Le come-back de Lagtaâ

par Mohammed Bakrim

La moitié du ciel a été présenté dans la
section coup de cœur et pour de nombreux
festivaliers ce fut un vrai coup de
cœur. Le meilleur hommage à ce retour
réussi de Abdelkader Lagtaâ, ce sont les
applaudissements nourris qui ont
accompagné le déroulement du récit, y
compris de la part d’une jeune génération
qui n’a pas connu les affres de cette
période douloureuse de l’histoire
contemporaine du pays. Le film adapté
du récit de Jocelyne Laabi, est porté par
un point de vue original, celui de ceux
qui sont restés «dehors» ; ceux qui ont
échappé au vaste filet d’arrestation et
d’enlèvement qui a marqué ce que l’on
appelle les années de plomb. Et comme
le montre si bien le film, ce sont beaucoup
de femmes : des épouses, à l’image
de l’héroïne du film, des mères, des
soeurs…Le film se révèle un hommage
à celles-ci, à leur courage et à leur
espoir qui a fait déchirer le linceul du
silence.
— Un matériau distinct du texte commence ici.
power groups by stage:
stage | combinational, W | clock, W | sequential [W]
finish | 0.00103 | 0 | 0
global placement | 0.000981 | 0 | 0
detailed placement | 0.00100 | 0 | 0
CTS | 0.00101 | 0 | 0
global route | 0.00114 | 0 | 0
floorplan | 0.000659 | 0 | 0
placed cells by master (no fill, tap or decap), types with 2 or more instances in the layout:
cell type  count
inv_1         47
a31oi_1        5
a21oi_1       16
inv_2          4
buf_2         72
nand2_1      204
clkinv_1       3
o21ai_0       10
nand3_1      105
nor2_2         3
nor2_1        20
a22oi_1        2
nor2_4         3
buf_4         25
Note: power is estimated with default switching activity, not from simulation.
===== src/memAccess_macros.svh =====
`ifndef MEM_ACCESS_MACROS_SVH
`define MEM_ACCESS_MACROS_SVH

// Access width codes carried in widthCtrl
`define memWidth1 2'b00
`define memWidth2 2'b01
`define memWidth4 2'b10

// Word-address bits of the data memory
`define MEM_ADDR_BITS 8

`define MEM_WORDS (1 << `MEM_ADDR_BITS)

`endif


===== src/memOpPkg.sv =====
`default_nettype none

package memOpPkg;

    // One decoded access, valid for the cycle it is presented in
    typedef struct packed {
        logic        isLoad;
        logic        isStore;
        logic [1:0]  widthCtrl;
        logic        extendCtrl;   // Sign extend narrow loads
        logic        unaligned;    // LWL, LWR, SWL or SWR
        logic        leftPart;     // Left half of an unaligned pair
        logic [31:0] address;
    } memOp_t;

    // What the result stage needs once the memory word comes back
    typedef struct packed {
        logic [1:0]  widthCtrl;
        logic        extendCtrl;
        logic        unaligned;
        logic        leftPart;
        logic [1:0]  offset;
        logic [31:0] originalData; // Old rt value for the LWL/LWR merge
    } loadStage_t;

    function automatic loadStage_t toLoadStage(input memOp_t op, input logic [31:0] rtData);
        loadStage_t stage;
        stage.widthCtrl    = op.widthCtrl;
        stage.extendCtrl   = op.extendCtrl;
        stage.unaligned    = op.unaligned;
        stage.leftPart     = op.leftPart;
        stage.offset       = op.address[1:0];
        stage.originalData = rtData;
        return stage;
    endfunction

endpackage

`default_nettype wire


===== src/DataMemoryReadShifter.sv =====
`timescale 1ns/1ps
`include "memAccess_macros.svh"
`default_nettype none

module DataMemoryReadShifter (
    input  logic             clk,
    input  logic             rst,
    input  memOpPkg::memOp_t memOp,
    input  logic [31:0]      originalData,
    input  logic [31:0]      readWord,
    output logic             loadValid,
    output logic [31:0]      loadData
);
    import memOpPkg::*;

    loadStage_t loadStage;
    logic [15:0] halfWord;
    logic [7:0]  readByte;

    always_ff @(posedge clk) begin
        if (rst) begin
            loadValid <= 1'b0;
        end else begin
            loadValid <= memOp.isLoad;
        end
    end

    always_ff @(posedge clk) begin
        if (memOp.isLoad) begin
            loadStage <= toLoadStage(memOp, originalData);
        end
    end

    assign halfWord = loadStage.offset[1] ? readWord[31:16] : readWord[15:0];
    assign readByte = readWord[loadStage.offset*8 +: 8];

    always_comb begin
        loadData = '0;
        if (loadStage.unaligned) begin
            if (loadStage.leftPart) begin // LWL keeps the low rt bytes the word does not cover
                loadData = (readWord << {~loadStage.offset, 3'b000})
                         | (loadStage.originalData
                            & ~(32'hFFFF_FFFF << {~loadStage.offset, 3'b000}));
            end else begin
                loadData = (readWord >> {loadStage.offset, 3'b000})
                         | (loadStage.originalData
                            & ~(32'hFFFF_FFFF >> {loadStage.offset, 3'b000}));
            end
        end else begin
            case (loadStage.widthCtrl)
                `memWidth4: loadData = readWord;
                `memWidth2: loadData = {{16{halfWord[15] & loadStage.extendCtrl}}, halfWord};
                `memWidth1: loadData = {{24{readByte[7] & loadStage.extendCtrl}}, readByte};
                default: ;
            endcase
        end
    end

endmodule

`default_nettype wire
<file path="src/memAccess_macros.svh">
`ifndef MEM_ACCESS_MACROS_SVH
`define MEM_ACCESS_MACROS_SVH

// Access width codes carried in widthCtrl
`define memWidth1 2'b00
`define memWidth2 2'b01
`define memWidth4 2'b10

// Word-address bits of the data memory
`define MEM_ADDR_BITS 8

`define MEM_WORDS (1 << `MEM_ADDR_BITS)

`endif

</file>
<file path="src/mipsInstrPkg.sv">
`default_nettype none

package mipsInstrPkg;

    // Primary opcodes of the load/store group
    typedef enum logic [5:0] {
        opLb  = 6'h20,
        opLh  = 6'h21,
        opLwl = 6'h22,
        opLw  = 6'h23,
        opLbu = 6'h24,
        opLhu = 6'h25,
        opLwr = 6'h26,
        opSb  = 6'h28,
        opSh  = 6'h29,
        opSwl = 6'h2a,
        opSw  = 6'h2b,
        opSwr = 6'h2e
    } opcode_e;

    // The opcode field stays raw bits so that any encoding can be carried
    typedef struct packed {
        logic [5:0]  opcode;
        logic [4:0]  rs;
        logic [4:0]  rt;
        logic [15:0] imm;
    } iTypeInstr_t;

    function automatic logic [31:0] signExtendImm(input logic [15:0] imm);
        signExtendImm = {{16{imm[15]}}, imm};
    endfunction

endpackage

`default_nettype wire

</file>
<file path="src/memOpPkg.sv">
`default_nettype none

package memOpPkg;

    // One decoded access, valid for the cycle it is presented in
    typedef struct packed {
        logic        isLoad;
        logic        isStore;
        logic [1:0]  widthCtrl;
        logic        extendCtrl;   // Sign extend narrow loads
        logic        unaligned;    // LWL, LWR, SWL or SWR
        logic        leftPart;     // Left half of an unaligned pair
        logic [31:0] address;
    } memOp_t;

    // What the result stage needs once the memory word comes back
    typedef struct packed {
        logic [1:0]  widthCtrl;
        logic        extendCtrl;
        logic        unaligned;
        logic        leftPart;
        logic [1:0]  offset;
        logic [31:0] originalData; // Old rt value for the LWL/LWR merge
    } loadStage_t;

    function automatic loadStage_t toLoadStage(input memOp_t op, input logic [31:0] rtData);
        loadStage_t stage;
        stage.widthCtrl    = op.widthCtrl;
        stage.extendCtrl   = op.extendCtrl;
        stage.unaligned    = op.unaligned;
        stage.leftPart     = op.leftPart;
        stage.offset       = op.address[1:0];
        stage.originalData = rtData;
        return stage;
    endfunction

endpackage

`default_nettype wire

</file>
<file path="src/MemInstrDecoder.sv">
`timescale 1ns/1ps
`include "memAccess_macros.svh"
`default_nettype none

module MemInstrDecoder (
    input  mipsInstrPkg::iTypeInstr_t instr,
    input  logic [31:0]               baseValue,
    input  logic                      reqValid,
    output memOpPkg::memOp_t          memOp
);
    import mipsInstrPkg::*;
    import memOpPkg::*;

    logic loadOp;
    logic storeOp;

    always_comb begin
        loadOp            = 1'b0;
        storeOp           = 1'b0;
        memOp             = '0;
        memOp.widthCtrl   = `memWidth4;
        memOp.address     = baseValue + signExtendImm(instr.imm);

        case (instr.opcode)
            opLb: begin
                loadOp           = 1'b1;
                memOp.widthCtrl  = `memWidth1;
                memOp.extendCtrl = 1'b1;
            end
            opLbu: begin
                loadOp          = 1'b1;
                memOp.widthCtrl = `memWidth1;
            end
            opLh: begin
                loadOp           = 1'b1;
                memOp.widthCtrl  = `memWidth2;
                memOp.extendCtrl = 1'b1;
            end
            opLhu: begin
                loadOp          = 1'b1;
                memOp.widthCtrl = `memWidth2;
            end
            opLw: loadOp = 1'b1;
            opLwl: begin
                loadOp          = 1'b1;
                memOp.unaligned = 1'b1;
                memOp.leftPart  = 1'b1;
            end
            opLwr: begin
                loadOp          = 1'b1;
                memOp.unaligned = 1'b1;
            end
            opSb: begin
                storeOp         = 1'b1;
                memOp.widthCtrl = `memWidth1;
            end
            opSh: begin
                storeOp         = 1'b1;
                memOp.widthCtrl = `memWidth2;
            end
            opSw: storeOp = 1'b1;
            opSwl: begin
                storeOp         = 1'b1;
                memOp.unaligned = 1'b1;
                memOp.leftPart  = 1'b1;
            end
            opSwr: begin
                storeOp         = 1'b1;
                memOp.unaligned = 1'b1;
            end
            default: ; // Anything else makes no access
        endcase

        memOp.isLoad  = reqValid & loadOp;
        memOp.isStore = reqValid & storeOp;
    end

endmodule

`default_nettype wire

</file>
[src/logic/ci_dispatch.sv]
// Custom-instruction dispatcher, routes start and returns the active converter's result
`timescale 1ns/1ns

module ci_dispatch (
    input  logic                  slave_clk,
    input  logic                  slave_reset,
    input  logic                  slave_clk_en,
    input  logic                  slave_start,
    input  fp_ci_pkg::ci_func_e   slave_n,
    output logic                  start_narrow,
    output logic                  start_widen,
    input  logic                  narrow_done,
    input  fp_ci_pkg::fp16_t      narrow_result,
    input  logic                  widen_done,
    input  fp_ci_pkg::fp32_t      widen_result,
    output logic                  slave_done,
    output logic [31:0]           slave_result
);

    logic                 busy_q;
    fp_ci_pkg::ci_func_e  func_q;

    assign start_narrow = slave_start && (slave_n == fp_ci_pkg::func_f32_to_f16);
    assign start_widen  = slave_start && (slave_n == fp_ci_pkg::func_f16_to_f32);

    // Function in flight
    always_ff @(posedge slave_clk) begin
        if (slave_reset) begin
            busy_q <= 1'b0;
            func_q <= fp_ci_pkg::func_f32_to_f16;
        end else if (slave_clk_en) begin
            if (slave_start) begin
                busy_q <= 1'b1;
                func_q <= slave_n;
            end else if (slave_done) begin
                busy_q <= 1'b0;
            end
        end
    end

    // No register here, done and result pass straight through
    always_comb begin
        if (func_q == fp_ci_pkg::func_f32_to_f16) begin
            slave_done   = narrow_done;
            slave_result = {16'h0000, narrow_result};
        end else begin
            slave_done   = widen_done;
            slave_result = widen_result;
        end
    end

    assert property (@(posedge slave_clk iff slave_clk_en) disable iff (slave_reset)
        slave_start |-> !busy_q);

    // A converter finishes only an instruction this block started
    assert property (@(posedge slave_clk iff slave_clk_en) disable iff (slave_reset)
        (narrow_done || widen_done) |-> busy_q);

    assert property (@(posedge slave_clk iff slave_clk_en) disable iff (slave_reset)
        !(narrow_done && widen_done));

endmodule

[src/logic/fp_convert_ci.sv]
// Float conversion custom instruction, single/half narrowing and widening
`timescale 1ns/1ns

module fp_convert_ci (
    input  logic                 slave_clk,
    input  logic                 slave_reset,
    input  logic                 slave_clk_en,
    input  logic                 slave_start,
    input  fp_ci_pkg::ci_func_e  slave_n,
    input  logic [31:0]          slave_dataa,
    output logic                 slave_done,
    output logic [31:0]          slave_result
);

    logic              start_narrow;
    logic              start_widen;
    logic              narrow_done;
    logic              widen_done;
    fp_ci_pkg::fp16_t  narrow_result;
    fp_ci_pkg::fp32_t  widen_result;

    ci_dispatch u_dispatch (
        .slave_clk     (slave_clk),
        .slave_reset   (slave_reset),
        .slave_clk_en  (slave_clk_en),
        .slave_start   (slave_start),
        .slave_n       (slave_n),
        .start_narrow  (start_narrow),
        .start_widen   (start_widen),
        .narrow_done   (narrow_done),
        .narrow_result (narrow_result),
        .widen_done    (widen_done),
        .widen_result  (widen_result),
        .slave_done    (slave_done),
        .slave_result  (slave_result)
    );

    float32to16 u_narrow (
        .slave_clk    (slave_clk),
        .slave_reset  (slave_reset),
        .slave_clk_en (slave_clk_en),
        .start        (start_narrow),
        .operand      (fp_ci_pkg::fp32_t'(slave_dataa)),
        .done         (narrow_done),
        .result       (narrow_result)
    );

    // Half operand sits in the low 16 bits
    float16to32 u_widen (
        .slave_clk    (slave_clk),
        .slave_reset  (slave_reset),
        .slave_clk_en (slave_clk_en),
        .start        (start_widen),
        .operand      (fp_ci_pkg::fp16_t'(slave_dataa[15:0])),
        .done         (widen_done),
        .result       (widen_result)
    );

endmodule
`src/spmm_pkg.sv`:
```
package spmm_pkg;

  // Field widths, fixed because they shape the APB register layout
  localparam int COL_W     = 6;
  localparam int ROW_LEN_W = 4;
  localparam int NODE_W    = 8;
  localparam int WGT_W     = 8;
  localparam int SUM_W     = 12;
  localparam int CNT_W     = 4;
  localparam int NUM_WGT   = 1 << COL_W;

  // APB bus widths
  localparam int APB_AW = 12;
  localparam int APB_DW = 32;

  typedef logic signed [WGT_W-1:0] weight_t;
  typedef logic signed [SUM_W-1:0] sum_t;

  // One nonzero of a sparse row, row info repeated in every entry
  typedef struct packed {
    logic [COL_W-1:0]     col_idx;
    logic [ROW_LEN_W-1:0] row_len;
    logic [NODE_W-1:0]    num_node;
    logic                 src_flag;
  } entry_t;

  typedef struct packed {
    sum_t              sum;
    logic [NODE_W-1:0] num_node;
    logic              src_flag;
  } result_t;

  typedef struct packed {
    logic [CNT_W-1:0] entry_count;
    logic [CNT_W-1:0] result_count;
    logic             pe_busy;
  } status_t;

  localparam int ENTRY_W = $bits(entry_t);

  // Register map
  localparam logic [APB_AW-1:0] ENTRY_ADDR  = 12'h004;
  localparam logic [APB_AW-1:0] RESULT_ADDR = 12'h008;
  localparam logic [APB_AW-1:0] STATUS_ADDR = 12'h00C;
  localparam logic [APB_AW-1:0] WEIGHT_BASE = 12'h100;

endpackage
```
`src/spmm_top.sv`:
```
`timescale 1ns/1ps

module spmm_top #(
  parameter int ENTRY_DEPTH  = 8,
  parameter int RESULT_DEPTH = 4
) (
  input  logic                        clk,
  input  logic                        rst_n,
  input  logic                        psel_i,
  input  logic                        penable_i,
  input  logic                        pwrite_i,
  input  logic [spmm_pkg::APB_AW-1:0] paddr_i,
  input  logic [spmm_pkg::APB_DW-1:0] pwdata_i,
  output logic [spmm_pkg::APB_DW-1:0] prdata_o,
  output logic                        pready_o,
  output logic                        pslverr_o
);

  import spmm_pkg::*;

  localparam int ECNT_W = $clog2(ENTRY_DEPTH + 1);
  localparam int RCNT_W = $clog2(RESULT_DEPTH + 1);

  // Entry queue
  logic              ent_push;
  entry_t            ent_wdata;
  logic              ent_full;
  logic              ent_empty;
  logic [ECNT_W-1:0] ent_count;
  logic              ent_pop;
  entry_t            ent_head;
  // Result queue
  logic              res_vld;
  result_t           res_data;
  logic              res_full;
  logic              res_empty;
  logic [RCNT_W-1:0] res_count;
  logic              res_pop;
  result_t           res_head;
  // Weight memory
  logic              wgt_we;
  logic [COL_W-1:0]  wgt_addr;
  weight_t           wgt_wdata;
  weight_t           wgt_apb_rdata;
  logic [COL_W-1:0]  pe_wgt_addr;
  weight_t           pe_wgt;
  // Processing element
  logic              issue_vld;
  entry_t            issue_entry;
  logic              pe_busy;

  spmm_ctrl #(
    .ENTRY_DEPTH  (ENTRY_DEPTH),
    .RESULT_DEPTH (RESULT_DEPTH)
  ) ctrl_i (
    .clk           (clk),
    .rst_n         (rst_n),
    .psel_i        (psel_i),
    .penable_i     (penable_i),
    .pwrite_i      (pwrite_i),
    .paddr_i       (paddr_i),
    .pwdata_i      (pwdata_i),
    .prdata_o      (prdata_o),
    .pready_o      (pready_o),
    .pslverr_o     (pslverr_o),
    .ent_push_o    (ent_push),
    .ent_wdata_o   (ent_wdata),
    .ent_full_i    (ent_full),
    .ent_empty_i   (ent_empty),
    .ent_count_i   (ent_count),
    .ent_pop_o     (ent_pop),
    .ent_head_i    (ent_head),
    .res_full_i    (res_full),
    .res_empty_i   (res_empty),
    .res_count_i   (res_count),
    .res_pop_o     (res_pop),
    .res_head_i    (res_head),
    .wgt_we_o      (wgt_we),
    .wgt_waddr_o   (wgt_addr),
    .wgt_wdata_o   (wgt_wdata),
    .wgt_rdata_i   (wgt_apb_rdata),
    .issue_vld_o   (issue_vld),
    .issue_entry_o (issue_entry),
    .pe_busy_i     (pe_busy)
  );

  sync_fifo #(
    .T     (entry_t),
    .DEPTH (ENTRY_DEPTH)
  ) entry_q (
    .clk     (clk),
    .rst_n   (rst_n),
    .push_i  (ent_push),
    .wdata_i (ent_wdata),
    .pop_i   (ent_pop),
    .rdata_o (ent_head),
    .full_o  (ent_full),
    .empty_o (ent_empty),
    .count_o (ent_count)
  );

  sync_fifo #(
    .T     (result_t),
    .DEPTH (RESULT_DEPTH)
  ) result_q (
    .clk     (clk),
    .rst_n   (rst_n),
    .push_i  (res_vld),
    .wdata_i (res_data),
    .pop_i   (res_pop),
    .rdata_o (res_head),
    .full_o  (res_full),
    .empty_o (res_empty),
    .count_o (res_count)
  );

  // APB address serves both the write port and the readback port
  weight_ram wram_i (
    .clk         (clk),
    .we_i        (wgt_we),
    .waddr_i     (wgt_addr),
    .wdata_i     (wgt_wdata),
    .raddr_i     (pe_wgt_addr),
    .rdata_o     (pe_wgt),
    .apb_raddr_i (wgt_addr),
    .apb_rdata_o (wgt_apb_rdata)
  );

  sparse_pe pe_i (
    .clk           (clk),
    .rst_n         (rst_n),
    .issue_vld_i   (issue_vld),
    .issue_entry_i (issue_entry),
    .wgt_addr_o    (pe_wgt_addr),
    .wgt_i         (pe_wgt),
    .res_vld_o     (res_vld),
    .res_o         (res_data),
    .busy_o        (pe_busy)
  );

endmodule

```
`src/spmm_ctrl.sv`:
```
`timescale 1ns/1ps

module spmm_ctrl #(
  parameter int  ENTRY_DEPTH  = 8,
  parameter int  RESULT_DEPTH = 4,
  localparam int ECNT_W       = $clog2(ENTRY_DEPTH + 1),
  localparam int RCNT_W       = $clog2(RESULT_DEPTH + 1)
) (
  input  logic                        clk,
  input  logic                        rst_n,
  // APB slave
  input  logic                        psel_i,
  input  logic                        penable_i,
  input  logic                        pwrite_i,
  input  logic [spmm_pkg::APB_AW-1:0] paddr_i,
  input  logic [spmm_pkg::APB_DW-1:0] pwdata_i,
  output logic [spmm_pkg::APB_DW-1:0] prdata_o,
  output logic                        pready_o,
  output logic                        pslverr_o,
  // Entry queue
  output logic                        ent_push_o,
  output spmm_pkg::entry_t            ent_wdata_o,
  input  logic                        ent_full_i,
  input  logic                        ent_empty_i,
  input  logic [ECNT_W-1:0]           ent_count_i,
  output logic                        ent_pop_o,
  input  spmm_pkg::entry_t            ent_head_i,
  // Result queue
  input  logic                        res_full_i,
  input  logic                        res_empty_i,
  input  logic [RCNT_W-1:0]           res_count_i,
  output logic                        res_pop_o,
  input  spmm_pkg::result_t           res_head_i,
  // Weight memory
  output logic                        wgt_we_o,
  output logic [spmm_pkg::COL_W-1:0]  wgt_waddr_o,
  output spmm_pkg::weight_t           wgt_wdata_o,
  input  spmm_pkg::weight_t           wgt_rdata_i,
  // Processing element
  output logic                        issue_vld_o,
  output spmm_pkg::entry_t            issue_entry_o,
  input  logic                        pe_busy_i
);

  import spmm_pkg::*;

  logic                 access;
  logic                 wr_acc;
  logic                 rd_acc;
  logic                 sel_entry;
  logic                 sel_result;
  logic                 sel_status;
  logic                 sel_weight;
  logic                 err;
  entry_t               wr_entry;
  status_t              status;
  logic [ROW_LEN_W-1:0] iss_pos_q;
  logic                 row_open;
  logic                 room;
  logic                 issue;
  logic                 issue_last;
  logic [1:0]           last_dly_q;
  logic [RCNT_W-1:0]    in_flight_q;
  logic [RCNT_W:0]      res_used;

  assign access = psel_i & penable_i;
  assign wr_acc = access & pwrite_i;
  assign rd_acc = access & ~pwrite_i;

  assign sel_entry  = paddr_i == ENTRY_ADDR;
  assign sel_result = paddr_i == RESULT_ADDR;
  assign sel_status = paddr_i == STATUS_ADDR;
  assign sel_weight = (paddr_i[APB_AW-1:COL_W+2] == WEIGHT_BASE[APB_AW-1:COL_W+2]) &&
                      (paddr_i[1:0] == 2'b00);

  assign wr_entry = entry_t'(pwdata_i[ENTRY_W-1:0]);

  // Wrong direction on a register decodes like an unmapped address
  always_comb begin
    err = 1'b0;
    if (sel_entry) begin
      err = ~pwrite_i | ent_full_i | (wr_entry.row_len == '0);
    end else if (sel_result) begin
      err = pwrite_i | res_empty_i;
    end else if (sel_status) begin
      err = pwrite_i;
    end else if (!sel_weight) begin
      err = 1'b1;
    end
  end

  assign pready_o    = 1'b1;
  assign pslverr_o   = access & err;
  assign ent_push_o  = wr_acc & sel_entry & ~err;
  assign ent_wdata_o = wr_entry;
  assign res_pop_o   = rd_acc & sel_result & ~err;
  assign wgt_we_o    = wr_acc & sel_weight;
  // Same index feeds the write port and the APB read port
  assign wgt_waddr_o = paddr_i[COL_W+1:2];
  assign wgt_wdata_o = pwdata_i[WGT_W-1:0];

  always_comb begin
    status.entry_count  = CNT_W'(ent_count_i);
    status.result_count = CNT_W'(res_count_i);
    status.pe_busy      = pe_busy_i;
    prdata_o = '0;
    if (rd_acc && !err) begin
      if (sel_status) begin
        prdata_o = APB_DW'(status);
      end else if (sel_result) begin
        prdata_o = APB_DW'(res_head_i);
      end else if (sel_weight) begin
        prdata_o = {{(APB_DW - WGT_W){1'b0}}, wgt_rdata_i};
      end
    end
  end

  // A new row starts only with a result slot reserved for it
  assign row_open   = iss_pos_q != '0;
  assign res_used   = {1'b0, res_count_i} + {1'b0, in_flight_q};
  assign room       = ~res_full_i & (res_used < RESULT_DEPTH);
  assign issue      = ~ent_empty_i & (row_open | room);
  assign issue_last = iss_pos_q == ent_head_i.row_len - 1'b1;

  assign ent_pop_o     = issue;
  assign issue_vld_o   = issue;
  assign issue_entry_o = ent_head_i;

  // Result push trails the last issue by two cycles
  always_ff @(posedge clk or negedge rst_n) begin
    if (!rst_n) begin
      iss_pos_q   <= '0;
      last_dly_q  <= '0;
      in_flight_q <= '0;
    end else begin
      if (issue) begin
        iss_pos_q <= issue_last ? '0 : iss_pos_q + 1'b1;
      end
      last_dly_q <= {last_dly_q[0], issue & issue_last};
      case ({issue & ~row_open, last_dly_q[1]})
        2'b10:   in_flight_q <= in_flight_q + 1'b1;
        2'b01:   in_flight_q <= in_flight_q - 1'b1;
        default: in_flight_q <= in_flight_q;
      endcase
    end
  end

endmodule

```
`src/sparse_pe.sv`:
```
`timescale 1ns/1ps

module sparse_pe (
  input  logic                       clk,
  input  logic                       rst_n,
  input  logic                       issue_vld_i,
  input  spmm_pkg::entry_t           issue_entry_i,
  output logic [spmm_pkg::COL_W-1:0] wgt_addr_o,
  input  spmm_pkg::weight_t          wgt_i,
  output logic                       res_vld_o,
  output spmm_pkg::result_t          res_o,
  output logic                       busy_o
);

  import spmm_pkg::*;

  logic [ROW_LEN_W-1:0] pos_q;
  logic                 first;
  logic                 last;
  // Stage 1, waiting for the weight
  logic                 s1_vld_q;
  logic                 s1_first_q;
  logic                 s1_last_q;
  logic [NODE_W-1:0]    s1_node_q;
  logic                 s1_flag_q;
  // Stage 2, accumulated row
  sum_t                 sum_q;
  sum_t                 wgt_ext;
  logic                 res_vld_q;
  logic [NODE_W-1:0]    res_node_q;
  logic                 res_flag_q;

  // Weight address goes out in the issue cycle
  assign wgt_addr_o = issue_entry_i.col_idx;

  assign first   = pos_q == '0;
  assign last    = pos_q == issue_entry_i.row_len - 1'b1;
  assign wgt_ext = wgt_i;

  always_ff @(posedge clk or negedge rst_n) begin
    if (!rst_n) begin
      pos_q      <= '0;
      s1_vld_q   <= 1'b0;
      s1_first_q <= 1'b0;
      s1_last_q  <= 1'b0;
      res_vld_q  <= 1'b0;
    end else begin
      if (issue_vld_i) begin
        pos_q <= last ? '0 : pos_q + 1'b1;
      end
      s1_vld_q   <= issue_vld_i;
      s1_first_q <= issue_vld_i & first;
      s1_last_q  <= issue_vld_i & last;
      res_vld_q  <= s1_vld_q & s1_last_q;
    end
  end

  // Metadata follows the entry, latched with the row's last weight
  always_ff @(posedge clk) begin
    s1_node_q <= issue_entry_i.num_node;
    s1_flag_q <= issue_entry_i.src_flag;
    if (s1_vld_q) begin
      sum_q <= s1_first_q ? wgt_ext : sum_q + wgt_ext;
    end
    if (s1_vld_q && s1_last_q) begin
      res_node_q <= s1_node_q;
      res_flag_q <= s1_flag_q;
    end
  end

  always_comb begin
    res_o.sum      = sum_q;
    res_o.num_node = res_node_q;
    res_o.src_flag = res_flag_q;
  end

  assign res_vld_o = res_vld_q;
  // Also busy while a row is only partly issued
  assign busy_o    = s1_vld_q | res_vld_q | (pos_q != '0);

endmodule

```
`src/weight_ram.sv`:
```
`timescale 1ns/1ps

module weight_ram (
  input  logic                       clk,
  input  logic                       we_i,
  input  logic [spmm_pkg::COL_W-1:0] waddr_i,
  input  spmm_pkg::weight_t          wdata_i,
  input  logic [spmm_pkg::COL_W-1:0] raddr_i,
  output spmm_pkg::weight_t          rdata_o,
  input  logic [spmm_pkg::COL_W-1:0] apb_raddr_i,
  output spmm_pkg::weight_t          apb_rdata_o
);

  import spmm_pkg::*;

  weight_t mem [NUM_WGT];

  always_ff @(posedge clk) begin
    if (we_i) begin
      mem[waddr_i] <= wdata_i;
    end
  end

  // Both read ports have one cycle of latency
  always_ff @(posedge clk) begin
    rdata_o     <= mem[raddr_i];
    apb_rdata_o <= mem[apb_raddr_i];
  end

endmodule

```
`src/sync_fifo.sv`:
```
`timescale 1ns/1ps

module sync_fifo #(
  parameter type T     = logic [7:0],
  parameter int  DEPTH = 4,
  localparam int AW    = $clog2(DEPTH),
  localparam int CW    = $clog2(DEPTH + 1)
) (
  input  logic          clk,
  input  logic          rst_n,
  input  logic          push_i,
  input  T              wdata_i,
  input  logic          pop_i,
  output T              rdata_o,
  output logic          full_o,
  output logic          empty_o,
  output logic [CW-1:0] count_o
);

  T              mem [DEPTH];
  logic [AW-1:0] wr_ptr_q;
  logic [AW-1:0] rd_ptr_q;
  logic [CW-1:0] count_q;
  logic          do_push;
  logic          do_pop;

  assign do_push = push_i & ~full_o;
  assign do_pop  = pop_i & ~empty_o;

  assign full_o  = count_q == CW'(DEPTH);
  assign empty_o = count_q == '0;
  assign count_o = count_q;
  // Head is visible without a read cycle
  assign rdata_o = mem[rd_ptr_q];

  always_ff @(posedge clk) begin
    if (do_push) begin
      mem[wr_ptr_q] <= wdata_i;
    end
  end

  always_ff @(posedge clk or negedge rst_n) begin
    if (!rst_n) begin
      wr_ptr_q <= '0;
      rd_ptr_q <= '0;
      count_q  <= '0;
    end else begin
      if (do_push) begin
        wr_ptr_q <= (wr_ptr_q == AW'(DEPTH - 1)) ? '0 : wr_ptr_q + 1'b1;
      end
      if (do_pop) begin
        rd_ptr_q <= (rd_ptr_q == AW'(DEPTH - 1)) ? '0 : rd_ptr_q + 1'b1;
      end
      if (do_push && !do_pop) begin
        count_q <= count_q + 1'b1;
      end else if (do_pop && !do_push) begin
        count_q <= count_q - 1'b1;
      end
    end
  end

endmodule

```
Ce point de vue s’est révélé
fécond. Le film en outre évite deux
écueils ; celui de montrer la torture :
filmer la torture c’est la banaliser ; elle
est exprimée autrement. Il ne verse pas
dans la caricature et la démagogie ; la
forte charge émotionnelle qu’il dégage
émane d’une construction dramatique
sobre et efficace portée notamment par
la formidable interprétation de Sonia Okacha.